TASK DETAILS:
The records follow. Filter them to the lines that hold "constraint".
*** DATA FOR THIS TASK Section Begins ***
<file path="config.mk">
export PLATFORM = sky130hd
export DESIGN_NAME = rule_conf_loader
export DESIGN_NICKNAME = d
export VERILOG_FILES = /design/src/rtl/rule_conf_loader.sv
export SDC_FILE = /design/constraint.sdc
export NUM_CORES = 1
export LEC_CHECK = 0
export ABC_CLOCK_PERIOD_IN_PS = 19100
export CORE_AREA = 2 2 270 272
export CTS_BUF_LIST = sky130_fd_sc_hd__clkbuf_8 sky130_fd_sc_hd__clkbuf_16
export CTS_CLUSTER_DIAMETER = 150
export DETAILED_ROUTE_END_ITERATION = 10
export DIE_AREA = 0 0 272 274
export GPL_ROUTABILITY_DRIVEN = 0
export GPL_TIMING_DRIVEN = 0
export PLACE_DENSITY = 0.81
export SLEW_MARGIN = 5
export SYNTH_ARGS = -nofsm -noshare
export SYNTH_HDL_FRONTEND = slang
export SYNTH_SLANG_ARGS = --single-unit
</file>
<file path="constraint.sdc">
create_clock -name i_clk -period 19.1 [get_ports i_clk]
set_input_delay 3.82 -clock i_clk [delete_from_list [all_inputs] [get_ports i_clk]]
set_output_delay 3.82 -clock i_clk [all_outputs]
set_load 0.02 [all_outputs]
</file>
*** DATA FOR THIS TASK Section Ends ***
OUTPUT FOR THIS TASK:
export SDC_FILE = /design/constraint.sdc
<file path="constraint.sdc">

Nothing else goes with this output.